**Material for this task:**
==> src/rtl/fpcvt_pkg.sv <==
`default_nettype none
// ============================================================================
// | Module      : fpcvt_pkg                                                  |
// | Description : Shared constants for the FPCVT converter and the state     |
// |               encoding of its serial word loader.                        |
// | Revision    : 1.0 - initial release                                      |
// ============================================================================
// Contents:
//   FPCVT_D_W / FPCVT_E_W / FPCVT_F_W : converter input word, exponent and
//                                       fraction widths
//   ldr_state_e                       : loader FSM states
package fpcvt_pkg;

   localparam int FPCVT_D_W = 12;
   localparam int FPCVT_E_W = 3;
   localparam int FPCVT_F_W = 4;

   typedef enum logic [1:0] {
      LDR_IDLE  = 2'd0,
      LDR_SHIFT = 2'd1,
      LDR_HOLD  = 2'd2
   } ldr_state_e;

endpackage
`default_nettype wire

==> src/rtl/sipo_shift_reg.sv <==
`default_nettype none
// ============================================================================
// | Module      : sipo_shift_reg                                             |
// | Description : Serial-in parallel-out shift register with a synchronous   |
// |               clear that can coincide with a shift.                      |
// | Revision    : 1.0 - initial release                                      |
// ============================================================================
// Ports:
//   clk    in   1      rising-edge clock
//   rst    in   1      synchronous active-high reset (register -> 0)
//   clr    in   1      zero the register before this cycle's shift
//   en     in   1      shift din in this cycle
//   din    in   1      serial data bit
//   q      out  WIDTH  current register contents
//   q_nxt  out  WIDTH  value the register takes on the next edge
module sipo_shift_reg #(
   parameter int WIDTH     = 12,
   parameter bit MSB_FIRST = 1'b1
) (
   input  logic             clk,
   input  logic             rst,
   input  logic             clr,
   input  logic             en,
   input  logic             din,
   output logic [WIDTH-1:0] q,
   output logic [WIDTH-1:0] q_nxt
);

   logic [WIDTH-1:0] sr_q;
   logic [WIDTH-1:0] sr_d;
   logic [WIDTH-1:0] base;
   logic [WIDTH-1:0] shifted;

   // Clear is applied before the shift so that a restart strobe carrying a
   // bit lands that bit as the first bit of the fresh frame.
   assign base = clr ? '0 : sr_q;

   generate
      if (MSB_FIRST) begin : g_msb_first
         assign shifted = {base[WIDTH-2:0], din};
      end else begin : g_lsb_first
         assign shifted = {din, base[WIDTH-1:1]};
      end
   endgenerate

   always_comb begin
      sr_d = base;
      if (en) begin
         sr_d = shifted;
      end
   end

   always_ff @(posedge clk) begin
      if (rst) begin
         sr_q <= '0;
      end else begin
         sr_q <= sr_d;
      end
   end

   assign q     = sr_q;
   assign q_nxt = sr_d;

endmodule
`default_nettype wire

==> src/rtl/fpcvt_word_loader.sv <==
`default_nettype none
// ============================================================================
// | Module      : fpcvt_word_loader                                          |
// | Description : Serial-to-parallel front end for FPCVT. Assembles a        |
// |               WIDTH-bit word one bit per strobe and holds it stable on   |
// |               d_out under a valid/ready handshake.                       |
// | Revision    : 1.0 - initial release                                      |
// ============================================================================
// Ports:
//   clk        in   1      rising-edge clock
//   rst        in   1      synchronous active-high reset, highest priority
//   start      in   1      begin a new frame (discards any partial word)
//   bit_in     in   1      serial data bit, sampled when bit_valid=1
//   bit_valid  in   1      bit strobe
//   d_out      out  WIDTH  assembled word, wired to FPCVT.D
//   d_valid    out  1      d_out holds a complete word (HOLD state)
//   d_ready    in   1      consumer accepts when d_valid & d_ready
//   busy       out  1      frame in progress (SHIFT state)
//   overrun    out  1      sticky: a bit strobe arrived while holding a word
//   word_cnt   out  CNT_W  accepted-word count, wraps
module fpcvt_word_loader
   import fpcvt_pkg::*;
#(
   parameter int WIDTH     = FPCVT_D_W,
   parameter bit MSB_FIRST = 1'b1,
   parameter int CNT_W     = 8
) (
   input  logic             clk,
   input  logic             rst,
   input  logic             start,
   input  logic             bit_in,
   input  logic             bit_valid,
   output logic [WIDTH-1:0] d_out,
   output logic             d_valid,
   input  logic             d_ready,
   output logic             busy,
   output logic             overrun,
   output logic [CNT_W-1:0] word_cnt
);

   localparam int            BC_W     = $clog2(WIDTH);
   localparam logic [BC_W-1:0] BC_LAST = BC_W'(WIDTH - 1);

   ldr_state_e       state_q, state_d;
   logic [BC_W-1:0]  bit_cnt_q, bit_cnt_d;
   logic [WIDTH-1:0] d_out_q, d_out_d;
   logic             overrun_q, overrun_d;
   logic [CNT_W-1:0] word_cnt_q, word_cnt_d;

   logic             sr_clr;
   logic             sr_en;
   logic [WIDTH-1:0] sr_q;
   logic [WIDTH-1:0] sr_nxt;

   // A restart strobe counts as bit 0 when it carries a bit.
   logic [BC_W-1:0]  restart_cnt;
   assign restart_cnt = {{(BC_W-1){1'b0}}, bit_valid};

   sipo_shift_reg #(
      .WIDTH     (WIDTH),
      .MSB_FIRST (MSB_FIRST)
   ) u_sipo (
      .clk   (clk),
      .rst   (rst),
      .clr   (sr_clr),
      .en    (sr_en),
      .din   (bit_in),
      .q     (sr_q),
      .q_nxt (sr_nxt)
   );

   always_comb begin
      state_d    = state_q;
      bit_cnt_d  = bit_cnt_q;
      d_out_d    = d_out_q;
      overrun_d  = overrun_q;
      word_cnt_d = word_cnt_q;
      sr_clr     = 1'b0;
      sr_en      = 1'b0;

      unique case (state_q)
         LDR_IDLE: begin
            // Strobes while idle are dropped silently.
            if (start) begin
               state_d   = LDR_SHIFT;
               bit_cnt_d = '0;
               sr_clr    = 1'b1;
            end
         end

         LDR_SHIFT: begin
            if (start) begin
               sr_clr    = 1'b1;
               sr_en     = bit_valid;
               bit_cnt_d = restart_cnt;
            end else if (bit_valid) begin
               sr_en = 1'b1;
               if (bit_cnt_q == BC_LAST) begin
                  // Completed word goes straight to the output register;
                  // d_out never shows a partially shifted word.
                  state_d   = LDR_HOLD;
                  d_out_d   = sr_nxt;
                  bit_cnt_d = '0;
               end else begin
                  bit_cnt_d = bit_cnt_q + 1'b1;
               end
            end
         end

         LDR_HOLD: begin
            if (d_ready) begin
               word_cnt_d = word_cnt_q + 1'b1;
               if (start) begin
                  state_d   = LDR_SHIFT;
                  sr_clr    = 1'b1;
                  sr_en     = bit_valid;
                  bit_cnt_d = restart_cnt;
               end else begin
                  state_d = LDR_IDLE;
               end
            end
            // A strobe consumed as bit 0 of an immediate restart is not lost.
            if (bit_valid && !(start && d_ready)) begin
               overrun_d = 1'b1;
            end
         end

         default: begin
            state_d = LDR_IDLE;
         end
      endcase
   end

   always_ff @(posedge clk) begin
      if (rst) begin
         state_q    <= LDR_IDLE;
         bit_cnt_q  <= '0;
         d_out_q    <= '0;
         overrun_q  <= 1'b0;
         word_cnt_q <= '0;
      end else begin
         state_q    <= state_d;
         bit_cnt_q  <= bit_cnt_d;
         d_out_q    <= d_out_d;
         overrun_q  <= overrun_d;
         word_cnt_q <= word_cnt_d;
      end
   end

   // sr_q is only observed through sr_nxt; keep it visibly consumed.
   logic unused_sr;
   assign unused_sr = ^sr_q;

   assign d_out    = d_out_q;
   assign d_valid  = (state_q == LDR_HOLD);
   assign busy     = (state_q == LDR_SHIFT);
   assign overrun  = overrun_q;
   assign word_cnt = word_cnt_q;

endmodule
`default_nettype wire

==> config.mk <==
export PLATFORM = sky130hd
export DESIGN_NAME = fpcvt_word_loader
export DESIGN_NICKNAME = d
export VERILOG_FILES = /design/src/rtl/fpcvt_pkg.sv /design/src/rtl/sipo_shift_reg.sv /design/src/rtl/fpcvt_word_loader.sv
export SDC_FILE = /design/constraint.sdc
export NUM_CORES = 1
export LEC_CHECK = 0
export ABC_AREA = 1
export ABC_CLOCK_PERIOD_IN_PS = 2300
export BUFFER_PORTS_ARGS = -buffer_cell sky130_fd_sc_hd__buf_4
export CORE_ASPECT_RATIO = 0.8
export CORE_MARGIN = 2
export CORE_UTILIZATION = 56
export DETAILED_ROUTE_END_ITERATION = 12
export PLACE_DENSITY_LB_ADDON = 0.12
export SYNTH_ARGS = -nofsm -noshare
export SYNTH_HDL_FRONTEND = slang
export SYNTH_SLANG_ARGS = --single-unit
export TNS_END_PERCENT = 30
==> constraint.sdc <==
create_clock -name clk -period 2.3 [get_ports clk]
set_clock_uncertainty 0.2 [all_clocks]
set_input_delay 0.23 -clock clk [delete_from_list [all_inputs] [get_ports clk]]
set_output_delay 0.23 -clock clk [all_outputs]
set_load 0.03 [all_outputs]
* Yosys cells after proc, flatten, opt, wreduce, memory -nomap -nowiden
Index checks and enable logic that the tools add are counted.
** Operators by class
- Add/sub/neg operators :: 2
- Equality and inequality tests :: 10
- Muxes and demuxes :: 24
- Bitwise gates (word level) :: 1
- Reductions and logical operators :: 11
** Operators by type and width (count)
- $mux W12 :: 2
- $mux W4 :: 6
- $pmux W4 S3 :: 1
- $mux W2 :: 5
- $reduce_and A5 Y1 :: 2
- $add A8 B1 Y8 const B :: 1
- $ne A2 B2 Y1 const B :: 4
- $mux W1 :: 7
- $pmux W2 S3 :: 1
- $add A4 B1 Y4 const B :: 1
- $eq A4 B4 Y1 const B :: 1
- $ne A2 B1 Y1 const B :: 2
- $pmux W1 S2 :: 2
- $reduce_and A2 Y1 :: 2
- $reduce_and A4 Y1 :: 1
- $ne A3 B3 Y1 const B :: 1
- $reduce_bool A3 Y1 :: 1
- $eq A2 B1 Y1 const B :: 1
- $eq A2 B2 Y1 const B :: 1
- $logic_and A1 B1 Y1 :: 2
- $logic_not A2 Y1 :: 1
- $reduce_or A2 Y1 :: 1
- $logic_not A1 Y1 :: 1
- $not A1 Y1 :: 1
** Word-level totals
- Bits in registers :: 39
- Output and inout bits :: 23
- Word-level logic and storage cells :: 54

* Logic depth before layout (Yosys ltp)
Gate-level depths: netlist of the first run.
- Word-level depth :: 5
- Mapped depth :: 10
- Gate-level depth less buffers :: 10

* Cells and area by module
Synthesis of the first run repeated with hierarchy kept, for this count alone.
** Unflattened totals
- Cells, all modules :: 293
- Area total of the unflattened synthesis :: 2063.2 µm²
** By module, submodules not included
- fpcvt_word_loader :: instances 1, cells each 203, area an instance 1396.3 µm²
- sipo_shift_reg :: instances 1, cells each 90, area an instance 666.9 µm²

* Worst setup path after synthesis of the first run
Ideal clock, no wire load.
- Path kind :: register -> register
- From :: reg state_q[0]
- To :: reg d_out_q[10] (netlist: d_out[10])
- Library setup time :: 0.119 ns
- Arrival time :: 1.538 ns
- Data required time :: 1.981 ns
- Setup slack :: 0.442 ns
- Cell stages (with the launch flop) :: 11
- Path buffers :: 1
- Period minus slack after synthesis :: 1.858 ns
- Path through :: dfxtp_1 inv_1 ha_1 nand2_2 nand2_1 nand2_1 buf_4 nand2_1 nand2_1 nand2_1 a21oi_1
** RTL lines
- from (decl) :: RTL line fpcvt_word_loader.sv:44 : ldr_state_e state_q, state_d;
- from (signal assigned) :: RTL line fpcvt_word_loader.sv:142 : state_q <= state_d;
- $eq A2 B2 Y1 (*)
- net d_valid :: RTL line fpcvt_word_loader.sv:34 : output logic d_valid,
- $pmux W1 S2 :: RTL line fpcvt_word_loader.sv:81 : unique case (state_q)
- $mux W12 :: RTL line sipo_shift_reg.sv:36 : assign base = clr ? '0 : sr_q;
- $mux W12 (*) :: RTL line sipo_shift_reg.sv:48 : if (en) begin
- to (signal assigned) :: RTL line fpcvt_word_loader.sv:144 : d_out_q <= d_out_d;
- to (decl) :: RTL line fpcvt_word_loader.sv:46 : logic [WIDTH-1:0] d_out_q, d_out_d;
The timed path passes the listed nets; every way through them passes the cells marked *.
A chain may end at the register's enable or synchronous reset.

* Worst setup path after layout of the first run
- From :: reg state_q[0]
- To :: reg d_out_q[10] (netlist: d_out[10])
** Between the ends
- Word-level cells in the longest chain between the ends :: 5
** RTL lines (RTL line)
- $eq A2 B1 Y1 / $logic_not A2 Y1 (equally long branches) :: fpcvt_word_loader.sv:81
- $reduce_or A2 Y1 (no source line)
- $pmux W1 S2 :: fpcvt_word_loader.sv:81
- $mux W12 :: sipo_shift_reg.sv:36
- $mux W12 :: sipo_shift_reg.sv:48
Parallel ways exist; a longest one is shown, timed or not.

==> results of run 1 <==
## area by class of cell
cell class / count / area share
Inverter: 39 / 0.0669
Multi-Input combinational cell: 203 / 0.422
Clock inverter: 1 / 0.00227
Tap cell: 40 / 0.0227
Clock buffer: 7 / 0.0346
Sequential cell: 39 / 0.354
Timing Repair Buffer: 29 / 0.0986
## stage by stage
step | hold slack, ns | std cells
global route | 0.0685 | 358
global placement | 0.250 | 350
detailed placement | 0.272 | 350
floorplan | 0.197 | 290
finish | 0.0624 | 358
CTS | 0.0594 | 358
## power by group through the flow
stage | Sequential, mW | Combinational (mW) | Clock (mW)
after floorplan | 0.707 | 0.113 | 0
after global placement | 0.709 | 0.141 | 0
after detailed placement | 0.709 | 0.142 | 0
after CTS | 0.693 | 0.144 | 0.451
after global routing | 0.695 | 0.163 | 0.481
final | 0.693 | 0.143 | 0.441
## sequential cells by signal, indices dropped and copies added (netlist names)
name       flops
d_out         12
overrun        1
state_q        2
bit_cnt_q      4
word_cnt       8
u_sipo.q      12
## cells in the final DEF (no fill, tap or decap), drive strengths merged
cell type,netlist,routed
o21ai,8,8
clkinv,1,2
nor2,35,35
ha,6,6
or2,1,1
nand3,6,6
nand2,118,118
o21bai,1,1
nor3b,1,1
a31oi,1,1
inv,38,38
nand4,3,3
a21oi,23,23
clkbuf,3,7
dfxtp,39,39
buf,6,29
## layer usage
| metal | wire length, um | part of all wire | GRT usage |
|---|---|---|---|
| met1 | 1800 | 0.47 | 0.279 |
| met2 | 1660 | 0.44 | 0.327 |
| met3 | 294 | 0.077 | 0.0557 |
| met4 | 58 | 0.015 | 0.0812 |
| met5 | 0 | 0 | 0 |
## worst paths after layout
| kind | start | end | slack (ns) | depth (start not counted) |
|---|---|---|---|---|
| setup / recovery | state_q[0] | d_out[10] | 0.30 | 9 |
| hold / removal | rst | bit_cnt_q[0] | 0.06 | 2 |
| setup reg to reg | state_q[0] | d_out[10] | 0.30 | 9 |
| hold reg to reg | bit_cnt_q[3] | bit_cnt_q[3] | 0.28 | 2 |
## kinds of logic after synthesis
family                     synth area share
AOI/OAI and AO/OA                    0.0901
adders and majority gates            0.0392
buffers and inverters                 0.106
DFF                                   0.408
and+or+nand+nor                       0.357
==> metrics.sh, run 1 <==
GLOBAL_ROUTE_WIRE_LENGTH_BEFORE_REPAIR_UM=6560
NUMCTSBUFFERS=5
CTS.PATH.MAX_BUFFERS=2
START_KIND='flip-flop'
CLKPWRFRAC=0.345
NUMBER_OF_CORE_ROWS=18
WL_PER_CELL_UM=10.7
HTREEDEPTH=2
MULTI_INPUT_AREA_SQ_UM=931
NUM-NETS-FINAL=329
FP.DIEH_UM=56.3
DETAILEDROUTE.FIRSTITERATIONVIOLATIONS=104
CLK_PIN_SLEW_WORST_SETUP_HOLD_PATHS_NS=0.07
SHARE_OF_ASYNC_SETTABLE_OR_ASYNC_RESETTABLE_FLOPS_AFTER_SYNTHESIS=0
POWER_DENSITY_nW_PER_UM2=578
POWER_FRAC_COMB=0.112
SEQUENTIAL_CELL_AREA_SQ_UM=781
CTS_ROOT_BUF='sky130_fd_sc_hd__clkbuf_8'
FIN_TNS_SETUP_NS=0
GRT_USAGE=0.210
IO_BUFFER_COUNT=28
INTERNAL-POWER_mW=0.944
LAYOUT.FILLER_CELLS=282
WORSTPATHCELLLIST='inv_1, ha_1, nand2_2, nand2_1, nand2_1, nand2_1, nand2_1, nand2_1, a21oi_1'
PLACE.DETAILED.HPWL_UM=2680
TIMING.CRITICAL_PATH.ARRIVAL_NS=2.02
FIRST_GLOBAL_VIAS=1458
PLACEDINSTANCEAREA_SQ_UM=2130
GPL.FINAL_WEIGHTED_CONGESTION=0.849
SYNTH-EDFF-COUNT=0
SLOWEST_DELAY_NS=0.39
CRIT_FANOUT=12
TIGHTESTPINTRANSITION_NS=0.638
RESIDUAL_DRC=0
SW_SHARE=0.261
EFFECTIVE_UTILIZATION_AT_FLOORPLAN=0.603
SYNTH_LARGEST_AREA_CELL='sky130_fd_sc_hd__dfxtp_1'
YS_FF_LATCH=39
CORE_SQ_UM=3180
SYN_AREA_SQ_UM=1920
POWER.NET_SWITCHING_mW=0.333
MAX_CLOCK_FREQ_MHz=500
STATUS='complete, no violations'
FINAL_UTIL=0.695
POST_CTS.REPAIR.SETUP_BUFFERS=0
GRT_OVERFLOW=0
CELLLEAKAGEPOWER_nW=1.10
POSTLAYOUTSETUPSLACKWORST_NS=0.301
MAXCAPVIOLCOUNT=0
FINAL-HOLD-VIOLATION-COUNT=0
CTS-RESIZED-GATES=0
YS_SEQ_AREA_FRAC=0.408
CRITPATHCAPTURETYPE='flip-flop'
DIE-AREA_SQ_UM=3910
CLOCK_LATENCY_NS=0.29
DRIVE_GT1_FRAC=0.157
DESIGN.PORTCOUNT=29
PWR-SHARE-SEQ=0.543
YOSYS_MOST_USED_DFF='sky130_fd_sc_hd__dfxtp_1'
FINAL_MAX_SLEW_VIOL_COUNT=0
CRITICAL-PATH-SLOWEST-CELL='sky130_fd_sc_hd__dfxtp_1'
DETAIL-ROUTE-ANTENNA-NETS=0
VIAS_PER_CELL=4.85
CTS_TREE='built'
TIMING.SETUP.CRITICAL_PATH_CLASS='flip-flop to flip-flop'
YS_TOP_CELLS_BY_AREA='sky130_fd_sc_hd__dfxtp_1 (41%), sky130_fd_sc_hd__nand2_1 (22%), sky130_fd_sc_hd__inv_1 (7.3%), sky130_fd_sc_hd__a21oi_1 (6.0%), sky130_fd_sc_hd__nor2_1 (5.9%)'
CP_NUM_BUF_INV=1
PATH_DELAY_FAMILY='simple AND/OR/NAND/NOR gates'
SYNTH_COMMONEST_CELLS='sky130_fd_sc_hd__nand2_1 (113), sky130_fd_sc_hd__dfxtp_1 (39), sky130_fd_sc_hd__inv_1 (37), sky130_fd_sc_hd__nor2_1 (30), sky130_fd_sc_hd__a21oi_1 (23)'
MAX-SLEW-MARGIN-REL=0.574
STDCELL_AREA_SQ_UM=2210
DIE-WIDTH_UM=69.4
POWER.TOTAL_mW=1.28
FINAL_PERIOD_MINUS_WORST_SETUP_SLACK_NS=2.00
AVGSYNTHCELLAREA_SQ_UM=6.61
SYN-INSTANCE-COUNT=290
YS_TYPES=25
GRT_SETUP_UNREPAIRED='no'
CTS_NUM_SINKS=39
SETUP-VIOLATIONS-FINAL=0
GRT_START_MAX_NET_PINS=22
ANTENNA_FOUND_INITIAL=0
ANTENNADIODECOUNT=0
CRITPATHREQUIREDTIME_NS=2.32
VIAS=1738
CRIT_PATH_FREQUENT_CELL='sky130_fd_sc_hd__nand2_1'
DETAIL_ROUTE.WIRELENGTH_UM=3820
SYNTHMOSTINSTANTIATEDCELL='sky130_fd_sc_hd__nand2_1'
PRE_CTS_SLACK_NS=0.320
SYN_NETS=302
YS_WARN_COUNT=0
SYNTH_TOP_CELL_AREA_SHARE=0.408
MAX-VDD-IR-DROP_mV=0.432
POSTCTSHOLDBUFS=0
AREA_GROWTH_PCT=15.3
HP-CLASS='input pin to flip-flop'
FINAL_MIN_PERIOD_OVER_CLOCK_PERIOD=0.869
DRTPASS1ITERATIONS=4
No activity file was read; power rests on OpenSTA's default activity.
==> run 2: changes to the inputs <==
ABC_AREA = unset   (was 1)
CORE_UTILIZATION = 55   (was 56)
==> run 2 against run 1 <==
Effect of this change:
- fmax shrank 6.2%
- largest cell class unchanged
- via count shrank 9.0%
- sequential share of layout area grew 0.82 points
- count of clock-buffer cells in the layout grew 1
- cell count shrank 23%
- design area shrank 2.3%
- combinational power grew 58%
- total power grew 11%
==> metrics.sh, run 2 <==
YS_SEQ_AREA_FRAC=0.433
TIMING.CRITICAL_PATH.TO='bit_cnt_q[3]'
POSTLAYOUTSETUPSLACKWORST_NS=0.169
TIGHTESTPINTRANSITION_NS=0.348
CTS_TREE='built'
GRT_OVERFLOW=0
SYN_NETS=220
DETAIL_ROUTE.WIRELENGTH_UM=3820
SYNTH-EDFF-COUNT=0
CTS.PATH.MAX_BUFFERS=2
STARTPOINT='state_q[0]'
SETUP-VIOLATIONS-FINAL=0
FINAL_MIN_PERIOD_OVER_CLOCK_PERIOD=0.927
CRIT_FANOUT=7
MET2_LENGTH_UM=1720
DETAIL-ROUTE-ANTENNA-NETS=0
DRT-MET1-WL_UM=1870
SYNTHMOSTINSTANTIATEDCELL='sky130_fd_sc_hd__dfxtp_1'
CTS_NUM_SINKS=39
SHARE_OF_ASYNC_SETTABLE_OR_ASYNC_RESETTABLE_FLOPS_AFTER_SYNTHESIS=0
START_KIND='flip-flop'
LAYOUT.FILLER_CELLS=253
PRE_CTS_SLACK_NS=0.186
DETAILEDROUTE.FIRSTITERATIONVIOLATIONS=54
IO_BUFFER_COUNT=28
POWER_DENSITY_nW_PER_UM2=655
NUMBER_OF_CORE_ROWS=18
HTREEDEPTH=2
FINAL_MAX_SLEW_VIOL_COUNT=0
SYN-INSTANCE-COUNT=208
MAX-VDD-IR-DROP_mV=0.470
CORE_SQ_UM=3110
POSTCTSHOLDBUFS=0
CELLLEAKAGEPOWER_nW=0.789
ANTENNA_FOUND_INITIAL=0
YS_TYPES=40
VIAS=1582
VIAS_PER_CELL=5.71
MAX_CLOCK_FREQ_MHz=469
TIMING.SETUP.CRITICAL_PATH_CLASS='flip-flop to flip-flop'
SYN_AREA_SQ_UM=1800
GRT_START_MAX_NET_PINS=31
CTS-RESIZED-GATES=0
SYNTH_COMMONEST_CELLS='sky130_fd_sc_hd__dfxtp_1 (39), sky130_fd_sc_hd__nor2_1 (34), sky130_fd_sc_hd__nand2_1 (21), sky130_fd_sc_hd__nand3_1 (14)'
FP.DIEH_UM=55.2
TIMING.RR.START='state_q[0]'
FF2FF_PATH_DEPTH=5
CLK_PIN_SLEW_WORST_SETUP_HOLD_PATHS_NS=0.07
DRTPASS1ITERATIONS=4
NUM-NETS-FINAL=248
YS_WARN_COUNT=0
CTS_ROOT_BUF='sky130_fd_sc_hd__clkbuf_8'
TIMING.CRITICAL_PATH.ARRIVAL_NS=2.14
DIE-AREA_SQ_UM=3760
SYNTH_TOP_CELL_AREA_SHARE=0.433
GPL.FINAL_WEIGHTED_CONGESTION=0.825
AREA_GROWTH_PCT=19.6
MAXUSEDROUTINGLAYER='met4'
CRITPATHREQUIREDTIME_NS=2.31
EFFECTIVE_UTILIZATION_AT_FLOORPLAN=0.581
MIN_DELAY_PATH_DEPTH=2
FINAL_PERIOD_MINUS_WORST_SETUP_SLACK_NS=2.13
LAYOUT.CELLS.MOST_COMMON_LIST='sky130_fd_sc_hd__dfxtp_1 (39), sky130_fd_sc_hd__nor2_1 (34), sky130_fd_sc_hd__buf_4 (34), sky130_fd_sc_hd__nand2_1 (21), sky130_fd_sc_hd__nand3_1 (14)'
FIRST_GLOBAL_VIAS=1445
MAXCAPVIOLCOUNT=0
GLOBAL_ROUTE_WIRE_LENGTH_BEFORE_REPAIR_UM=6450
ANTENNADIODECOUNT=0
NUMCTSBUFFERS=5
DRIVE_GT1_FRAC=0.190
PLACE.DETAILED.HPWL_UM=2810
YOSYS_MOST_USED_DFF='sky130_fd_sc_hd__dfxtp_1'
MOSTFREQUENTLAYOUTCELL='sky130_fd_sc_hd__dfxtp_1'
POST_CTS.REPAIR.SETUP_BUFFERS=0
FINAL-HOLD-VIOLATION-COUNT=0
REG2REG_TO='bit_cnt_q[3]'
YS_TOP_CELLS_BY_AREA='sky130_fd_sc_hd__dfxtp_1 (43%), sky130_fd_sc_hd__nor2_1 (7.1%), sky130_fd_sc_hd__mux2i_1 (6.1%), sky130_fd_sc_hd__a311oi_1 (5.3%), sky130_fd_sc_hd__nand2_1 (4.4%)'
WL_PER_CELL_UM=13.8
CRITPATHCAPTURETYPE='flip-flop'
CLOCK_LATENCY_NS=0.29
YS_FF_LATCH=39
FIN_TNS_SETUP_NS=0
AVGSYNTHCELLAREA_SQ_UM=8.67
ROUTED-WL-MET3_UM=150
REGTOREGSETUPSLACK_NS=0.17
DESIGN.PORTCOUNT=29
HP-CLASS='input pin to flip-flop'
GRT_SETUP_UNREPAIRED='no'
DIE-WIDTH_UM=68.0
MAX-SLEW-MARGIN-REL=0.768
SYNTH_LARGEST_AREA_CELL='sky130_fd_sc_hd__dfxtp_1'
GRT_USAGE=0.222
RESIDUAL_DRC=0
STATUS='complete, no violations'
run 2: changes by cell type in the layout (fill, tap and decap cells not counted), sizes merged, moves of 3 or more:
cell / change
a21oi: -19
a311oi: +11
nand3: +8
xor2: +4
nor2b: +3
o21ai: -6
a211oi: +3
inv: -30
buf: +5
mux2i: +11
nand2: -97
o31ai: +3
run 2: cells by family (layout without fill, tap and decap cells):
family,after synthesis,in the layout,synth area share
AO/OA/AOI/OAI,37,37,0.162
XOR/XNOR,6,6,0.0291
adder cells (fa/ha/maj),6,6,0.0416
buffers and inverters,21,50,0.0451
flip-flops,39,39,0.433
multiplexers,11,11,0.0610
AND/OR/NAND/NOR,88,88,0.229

**Work to be completed:** Print only the lines from the top of the data above down to the line holding "package fpcvt_pkg;", inclusive.

**Completed exercise:**
==> src/rtl/fpcvt_pkg.sv <==
`default_nettype none
// ============================================================================
// | Module      : fpcvt_pkg                                                  |
// | Description : Shared constants for the FPCVT converter and the state     |
// |               encoding of its serial word loader.                        |
// | Revision    : 1.0 - initial release                                      |
// ============================================================================
// Contents:
//   FPCVT_D_W / FPCVT_E_W / FPCVT_F_W : converter input word, exponent and
//                                       fraction widths
//   ldr_state_e                       : loader FSM states
package fpcvt_pkg;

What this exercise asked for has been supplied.